Mücadeleden taviz vermelerinin mümkün olmadığının altını çizen Cumhurbaşkanı Erdoğan, “Cizre, Sur, Silopi, buraların hepsi tertemiz hale gelinceye kadar, ondan sonra zaten çalışmalarımızı belli bir noktaya getirdik, proje çalışmalarımız bitti ve buralarda ikinci bir adım bu temizlikten sonra da kentsel dönüşüm-değişim süreci başlayacak. Kentsel dönüşüm-değişim sürecinde de buralarda yeni projelerle tarihî eserleri tarihî eser olarak onları ele alıp onların restorasyonlarını yaptırmak, bunun dışındakileri ise tamamıyla yeni projeler olarak ele almak suretiyle buradaki vatandaşlarımızı kendi evlerine çok daha farklı bir şekilde yerleştirmektir. Biliyorsunuz 6 bin kadar aileye zaten şu anda hükûmetimiz kira yardımı kararını almıştır ve kiralarını ödüyor, bu çalışma başlamıştır. AFAD bir diğer taraftan çalışmalarını sürdürüyor, gıda desteklerini filan aynı şekilde veriyor. Ama bu geçiş sürecini ben inanıyorum ki başarılı bir şekilde hükûmetimizin bütün mensuplarının gayretleriyle aşacaktır ve devletimiz burada tüm imkânlarıyla seferberdir, Hükûmetimiz bütün bakanlarıyla beraber, hangi bakana hangi görev düşüyor, bunların tasnifini yapmıştır. Yani altyapıyla ilgili özellikle Ulaştırma Bakanlığımızın çalışmaları olacak, öbür tarafta Orman ve Su İşleri Bakanlığımızın gerek atık su kanallarıyla ilgili, gerek içme su kanallarıyla ilgili, -bugüne kadar oradaki malum belediyeler biliyorsunuz bu tür işleri yapmadılar- bunlar yapılacak. Bir taraftan da TOKİ bütün imkânlarıyla seferber olarak konutları yapacak. Yani her bakan kendi ilgi alanı içerisinde bu çalışmayı sürdürecektir” şeklinde konuştu.

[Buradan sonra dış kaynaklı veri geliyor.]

Source: an optimization exercise on an open RTL-to-GDS flow (aim: small area and a short achievable clock period). Production flows keep margins and buffers that such runs may drop.
Only simulation tests tie the RTL to the original design; equivalence was not proved.
The clock input has no modelled driver; a real chip could not lean on it and would need a root buffer or a full tree.
No activity file was given, so power comes from the tool's default toggle rates.

== main ==
==> flow/design.v (excerpt) <==
module adc_correct (
    input  wire        clk,
    input  wire        rst,           
    input  wire        cfg_we,
    input  wire [4:0]  cfg_addr,      
    input  wire [31:0] cfg_wdata,
    input  wire        swap,          
    output wire        active_half,
    input  wire        in_valid,
    input  wire [15:0] in_code,
    output reg         out_valid,
    output reg  [23:0] out_sample,
    output reg         out_sat
);
    reg        half;                      
    reg        half_n;                    
    assign active_half = half;
    reg        w_we;
    reg        w_h1;                            
    reg [4:0]  w_addr;
    reg [31:0] w_data;
    always @(posedge clk) begin
        w_we   <= cfg_we & ~rst;
        w_h1   <= half_n;
        w_addr <= cfg_addr;
        w_data <= cfg_wdata;
    end
    wire       gain_ok = |w_data[23:0];         
    wire       we0 = w_we & ~w_h1;
    wire       we1 = w_we & w_h1;
    wire       wo0 = we0 & (w_addr == 5'd0);
    wire       wo1 = we1 & (w_addr == 5'd0);
    wire       wg0 = we0 & (w_addr == 5'd1) & gain_ok;
    wire       wg1 = we1 & (w_addr == 5'd1) & gain_ok;
    wire [15:0] wl0, wl1;
    genvar gi;
    generate
        for (gi = 0; gi < 16; gi = gi + 1) begin : g_wdec
            assign wl0[gi] = we0 & (w_addr == gi + 2);
            assign wl1[gi] = we1 & (w_addr == gi + 2);
        end
    endgenerate
    reg [23:0] ofs_t0, ofs_t1, gain_t0, gain_t1;
    reg        ofs_id0, ofs_id1, gain_id0, gain_id1;    
    reg [15:0] lin_id0, lin_id1;
    always @(posedge clk) begin
        if (rst) begin
            half <= 1'b0;
            half_n <= 1'b1;
  ...
For scale: ~5300 cells after synthesis, ~1500 flip-flops, roughly 0.071 mm2 of cells after synthesis.
clock: 22.0 ns
lec_check: 0
cap_margin: 20
core_margin: 2
core_utilization: 40
slew_margin: 20
standard.sh (not shown) runs the stock make flow with config.mk's settings and CLKGATE_MAP_FILE= SYNTH_SCRIPT=/design/flow/synth_recipe.tcl, a recipe that flattens the netlist after the stock synthesis.
==> flow/flow/run.sh <==
#!/bin/bash
# The standard layout (standard.sh, unchanged synthesis) with two changes to
# how the layout is optimised; the constraints and clock are the standard flow's own:
#  - repair_timing keeps 16 ns of extra setup slack (sizes for a ~6 ns period)
#  - the port buffers are buf_4 cells instead of the resizer's default pick
set -euo pipefail
cd "$(dirname "$0")/.."
bash standard.sh SETUP_SLACK_MARGIN=16 "BUFFER_PORTS_ARGS=-buffer_cell sky130_fd_sc_hd__buf_4" finish > standard_flow.log 2>&1
Every stage of the flow completed for main, and the final layout passed the timing, design-rule and antenna checks.
Inputs modified between main and the feature branch:
Settings: CTS_CLUSTER_DIAMETER newly set to 80; CTS_CLUSTER_SIZE newly set to 30.
[summary]
main → the feature branch: detailed-router iteration count before antenna repair now sits at about the same level; worst slack after detailed placement now sits at about the same level.
On core utilization: between the feature branch and main, it ends up lower for the feature branch.
Summary of the feature branch over main: power dissipated in the clock network dropped 30%; clock skew climbed 0.012 ns.
Taking main as the reference, in the feature branch area growth from synthesis to final layout lower, routed length on met3 rose by about 1.8%, clock group share of total power decreased by 7.7 points relative to the old numbers.
Cell area | the feature branch vs main | the feature branch smaller

## exp/indigo
Another version of the RTL of adc_correct (not shown whole).
For scale: about 5,100 cells after synthesis, ~1,500 flip-flops, roughly 85 I/O pins, ~70,000 um^2 of cells after synthesis.
// adc_correct
module adc_correct (
    input  wire        clk,
    input  wire        rst,           
    input  wire        cfg_we,
    input  wire [4:0]  cfg_addr,      
    input  wire [31:0] cfg_wdata,
    input  wire        swap,          
    output wire        active_half,
    input  wire        in_valid,
    input  wire [15:0] in_code,
    output reg         out_valid,
    output reg  [23:0] out_sample,
    output reg         out_sat
);
export LEC_CHECK = 0
export CAP_MARGIN = 20
export CORE_MARGIN = 2
export CORE_UTILIZATION = 40
export CTS_CLUSTER_DIAMETER = 90
export CTS_CLUSTER_SIZE = 26
export SLEW_MARGIN = 20
create_clock -name core_clock -period 22.0 [get_ports {clk}]
==> flow/flow/run.sh <==
#!/bin/bash
# The standard layout (standard.sh, unchanged synthesis), with changes to
# how the layout is optimised; the constraints and clock are the standard flow's own:
#  - repair_timing keeps 16.6 ns of extra setup slack (sizes for a ~5.4 ns period)
#  - the port buffers are buf_4 cells instead of the resizer's default pick
#  - after CTS, flow/post_cts.tcl replaces TritonCTS's three-level clock tree
#    with a balanced two-level one (4 roots on the clock port, 23-register
#    leaf clusters) and repairs timing again
set -euo pipefail
cd "$(dirname "$0")/.."
bash standard.sh SETUP_SLACK_MARGIN=16.6 \
  "BUFFER_PORTS_ARGS=-buffer_cell sky130_fd_sc_hd__buf_4" \
  "POST_CTS_TCL=$PWD/flow/post_cts.tcl" \
  finish > standard_flow.log 2>&1
==> flow/flow/post_cts.tcl <==
# POST_CTS hook: replace TritonCTS's three-level clock tree with a balanced
# two-level one.  The clock port drives 4 clkbuf_16 roots; each root drives
# the clkbuf_16 leaves of its quarter of the registers; each leaf drives a
# cluster of at most 23 register clock pins (recursive median bisection of
# the pin positions).  Every register sees the same two buffer levels.
# Timing is then repaired as cts.tcl does and the placement legalised.
source [file join [file dirname [info script]] build_tree.tcl]

proc ct_rip {} {
  set block [ord::get_db_block]
  set clk [$block findNet clk]
  set sinks {}
  set dead_insts {}
  set dead_nets {}
  set frontier [list $clk]
  while {[llength $frontier]} {
    set net [lindex $frontier 0]
    set frontier [lrange $frontier 1 end]
    foreach it [$net getITerms] {
      if {![$it isInputSignal]} continue
      set inst [$it getInst]
      set m [[$inst getMaster] getName]
      if {[regexp {__(clkbuf|clkinv|buf|inv|clkdlybuf\w*|dlygate\w*)_\d+$} $m]} {
        lappend dead_insts $inst
        foreach ot [$inst getITerms] {
          if {[$ot isOutputSignal] && [$ot getNet] ne "NULL"} {
            lappend frontier [$ot getNet]
            lappend dead_nets [$ot getNet]
          }
        }
      } else {
        lappend sinks $it
      }
    }
  }
  puts "ct_rip: [llength $dead_insts] clock tree cells removed, [llength $sinks] sinks"
  foreach it $sinks { $it disconnect }
  foreach inst $dead_insts { odb::dbInst_destroy $inst }
  foreach net $dead_nets { odb::dbNet_destroy $net }
  foreach it $sinks { $it connect $clk }
}

ct_rip
ct_build 4 23
set_propagated_clock [all_clocks]
log_cmd detailed_placement
log_cmd estimate_parasitics -placement
report_clock_latency
repair_timing_helper
log_cmd detailed_placement
check_placement -verbose
log_cmd estimate_parasitics -placement
report_clock_latency
Other scripts of this flow, unchanged in this note and not shown: flow/flow/build_tree.tcl
exp/indigo | stages: all done | timing, DRC, antenna: all pass
Input-level comparison between exp/delta and exp/indigo:
==> flow/flow/run.sh <==
#!/bin/bash
# The standard layout (standard.sh, unchanged synthesis), with changes to
# how the layout is optimised; the constraints and clock are the standard flow's own:
#  - repair_timing keeps 16.75 ns of extra setup slack (sizes for a ~5.4 ns period)
#  - the port buffers are buf_2 cells instead of the resizer's default pick
#  - after CTS, flow/post_cts.tcl replaces TritonCTS's three-level clock tree
#    with a balanced two-level one (4 roots on the clock port, 26-register
#    leaf clusters) and repairs timing again
set -euo pipefail
cd "$(dirname "$0")/.."
bash standard.sh SETUP_SLACK_MARGIN=16.75 \
  "BUFFER_PORTS_ARGS=-buffer_cell sky130_fd_sc_hd__buf_2" \
  "POST_CTS_TCL=$PWD/flow/post_cts.tcl" \
  finish > standard_flow.log 2>&1
--- a/flow/flow/post_cts.tcl
+++ b/flow/flow/post_cts.tcl
@@ -3,3 +3,3 @@
 # the clkbuf_16 leaves of its quarter of the registers; each leaf drives a
-# cluster of at most 23 register clock pins (recursive median bisection of
+# cluster of at most 26 register clock pins (recursive median bisection of
 # the pin positions).  Every register sees the same two buffer levels.
@@ -43,3 +43,3 @@
 ct_rip
-ct_build 4 23
+ct_build 4 26
 set_propagated_clock [all_clocks]
--- a/flow/config.mk
+++ b/flow/config.mk
@@ -9,3 +9,3 @@
 export CORE_MARGIN = 2
-export CORE_UTILIZATION = 40
+export CORE_UTILIZATION = 55
 export CTS_CLUSTER_DIAMETER = 90
==> comparison <==
[compare] base=exp/indigo new=exp/delta: row count saw a decrease; portion of total power attributed to the clock network went down by 0.5 points; hold slack neither gained nor lost much. After synthesis and placement, the instance count of exp/delta is below that of exp/indigo. Summary: with exp/indigo as the reference, count of inserted tapcells in exp/delta moved down by more than a quarter.
### exp/delta -> exp/zinc
==> flow/flow/run.sh <==
#!/bin/bash
# The standard layout (standard.sh, unchanged synthesis), with changes to
# how the layout is optimised; the constraints and clock are the standard flow's own:
#  - repair_timing keeps 16.6 ns of extra setup slack (sizes for a ~5.4 ns period)
#  - the port buffers are buf_4 cells instead of the resizer's default pick
#  - after CTS, flow/post_cts.tcl replaces TritonCTS's three-level clock tree
#    with a balanced two-level one (4 roots on the clock port, 26-register
#    leaf clusters) and repairs timing again
set -euo pipefail
cd "$(dirname "$0")/.."
bash standard.sh SETUP_SLACK_MARGIN=16.6 \
  "BUFFER_PORTS_ARGS=-buffer_cell sky130_fd_sc_hd__buf_4" \
  "POST_CTS_TCL=$PWD/flow/post_cts.tcl" \
  finish > standard_flow.log 2>&1
--- a/flow/config.mk
+++ b/flow/config.mk
@@ -9,3 +9,3 @@
 export CORE_MARGIN = 2
-export CORE_UTILIZATION = 55
+export CORE_UTILIZATION = 40
 export CTS_CLUSTER_DIAMETER = 90
Findings:
exp/zinc did not stop at any stage, and its layout met the timing, design-rule and antenna checks.
exp/delta vs exp/zinc, last element of the critical path: active_half vs out_sample[21]
Switching share of power of exp/zinc is on par with exp/delta.
exp/zinc ended with less initial antenna violation count than exp/delta.
As far as synthesis-stage register bit count is concerned, exp/zinc and exp/delta perform about the same.
Input changes introduced in exp/juniper (baseline for comparison: exp/zinc):
--- a/flow/flow/run.sh
+++ b/flow/flow/run.sh
@@ -4,3 +4,3 @@
 #  - repair_timing keeps 16.6 ns of extra setup slack (sizes for a ~5.4 ns period)
-#  - the port buffers are buf_4 cells instead of the resizer's default pick
+#  - the port buffers are buf_2 cells instead of the resizer's default pick
 #  - after CTS, flow/post_cts.tcl replaces TritonCTS's three-level clock tree
@@ -11,3 +11,3 @@
 bash standard.sh SETUP_SLACK_MARGIN=16.6 \
-  "BUFFER_PORTS_ARGS=-buffer_cell sky130_fd_sc_hd__buf_4" \
+  "BUFFER_PORTS_ARGS=-buffer_cell sky130_fd_sc_hd__buf_2" \
   "POST_CTS_TCL=$PWD/flow/post_cts.tcl" \
--- a/flow/config.mk
+++ b/flow/config.mk
@@ -9,5 +9,6 @@
 export CORE_MARGIN = 2
-export CORE_UTILIZATION = 40
+export CORE_UTILIZATION = 55
 export CTS_CLUSTER_DIAMETER = 90
 export CTS_CLUSTER_SIZE = 26
+export PLACE_DENSITY = 0.5
 export SLEW_MARGIN = 20
The ratio of final minimum period to clock period on exp/juniper is in line with that on exp/zinc.
exp/zinc → exp/juniper: wire length was more or less identical; switching power went down by about 0.7%.
Core utilization: exp/juniper higher than exp/zinc
Compared with exp/zinc, exp/juniper shows a higher highest ir drop seen on vdd.
Xor and xnor fraction of the mapped netlist area: exp/juniper vs exp/zinc identical
Going from exp/zinc to exp/juniper, total chip power down 0.43%; relative area change from synthesis to final layout lower; cell area dropped 1.4%.
No run of this note takes its clock network from TritonCTS; it comes from the design's own scripts or RTL.

what the ideal ports hide:
How much do the figures lean on ideal ports? The routed layouts below were timed once more, with nothing changed but the port constraints. Step 1 assumes that a clkbuf_16 drives the clock port and a buf_2 every other input. Step 2, shift: input delay + t, output delay - t, t = (earliest + latest rising clock arrival at the registers) / 2. This alone moves slack from input paths to output paths. Slacks: no drivers / after step 1 / after step 2; pairs: no drivers / after step 1.
| run | t, ns | slack for setup (ns) | worst register clock-pin slew, ns | worst data-port slew with drivers (ns) |
|---|---|---|---|---|
| main | 0.859 | 16.312 / 16.244 / 16.312 | 0.07 / 0.07 | 0.07 |
| the feature branch | 0.804 | 16.265 / 16.253 / 16.265 | 0.12 / 0.12 | 0.07 |
| exp/indigo | 0.674 | 16.626 / 16.468 / 16.480 | 0.12 / 0.12 | 0.12 |
| exp/delta | 0.659 | 16.627 / 16.472 / 16.516 | 0.11 / 0.11 | 0.06 |
| exp/zinc | 0.674 | 16.626 / 16.468 / 16.480 | 0.12 / 0.12 | 0.12 |
| exp/juniper | 0.665 | 16.637 / 16.478 / 16.481 | 0.11 / 0.11 | 0.06 |
After both steps every run listed still meets setup and hold. For exp/juniper, which loses most, drivers alone change the setup slack by -0.159 ns; drivers and shift together by -0.156 ns.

“BAŞKANLIK SİSTEMİNE YÜZDE 55-60 ARALIĞINDA BİR TALEP SÖZ KONUSU”
“Başkanlık sistemiyle ilgili olarak halka daha iyi anlatabilmek için halk buluşmaları gerçekleştireceğiniz yönünde bilgiler var. Bir takvim belirlendi mi, kaç ile gitmeyi düşünüyorsunuz?” sorusuna ise Cumhurbaşkanı Erdoğan, şu cevabı verdi: “Yani kaç il diye bir şey yok. Bu konuda görev sadece benim şahsi, kişisel bir görev veya meselem değil. Yani bu konuyla ilgili şu anda ciddi manada bu süreç içerisinde rol alan arkadaşlarımız var, akademisyenlerimiz var, medya mensuplarımız var, birçok bu konuda sözü olan STK’larımız var. Hepsi ülkemizin değişik bölgelerinde paneller, sempozyumlar, konferanslar düzenlemek suretiyle bu işi halkımıza anlatmak, halkımızı bu konuda daha da bilinçlendirmek ve aynı zamanda da tabi bir altyapıyı oluşturmak suretiyle dünyadaki başkanlık sistemlerinin uygulamalarını anlatacaklar. Bunun yanında hazırlayacağımız kitapçıklar vasıtasıyla da hangi ülkede başkanlık sistemi, diyelim ki Amerika’da nasıl, Güney Amerika’da nasıl, Fransa’da yarı başkanlık sistemi nasıl, öbür tarafta birçok yerde, özellikle partili başkanlık sistemleri nasıl, bütün bunların hepsini ortaya koymak ve buradan da tabii Türkiye’nin kendi modeli nasıl olacak, bunları ortaya koymak suretiyle temenni ediyorum ki çok kısa bir zaman içerisinde çok daha farklı bir şekilde ortak akıl oluşacaktır. Mesele bu ortak aklı oluşturmak suretiyle halkımızın daha bilinçli bir şekilde kararını vermesidir ki şu anda yapılan kamuoyu araştırmalarına baktığımız zaman yüzde 55-60 aralığında bir talep söz konusu, ben bunun çok daha artacağına inanıyorum, çünkü buna ihtiyacımız var.”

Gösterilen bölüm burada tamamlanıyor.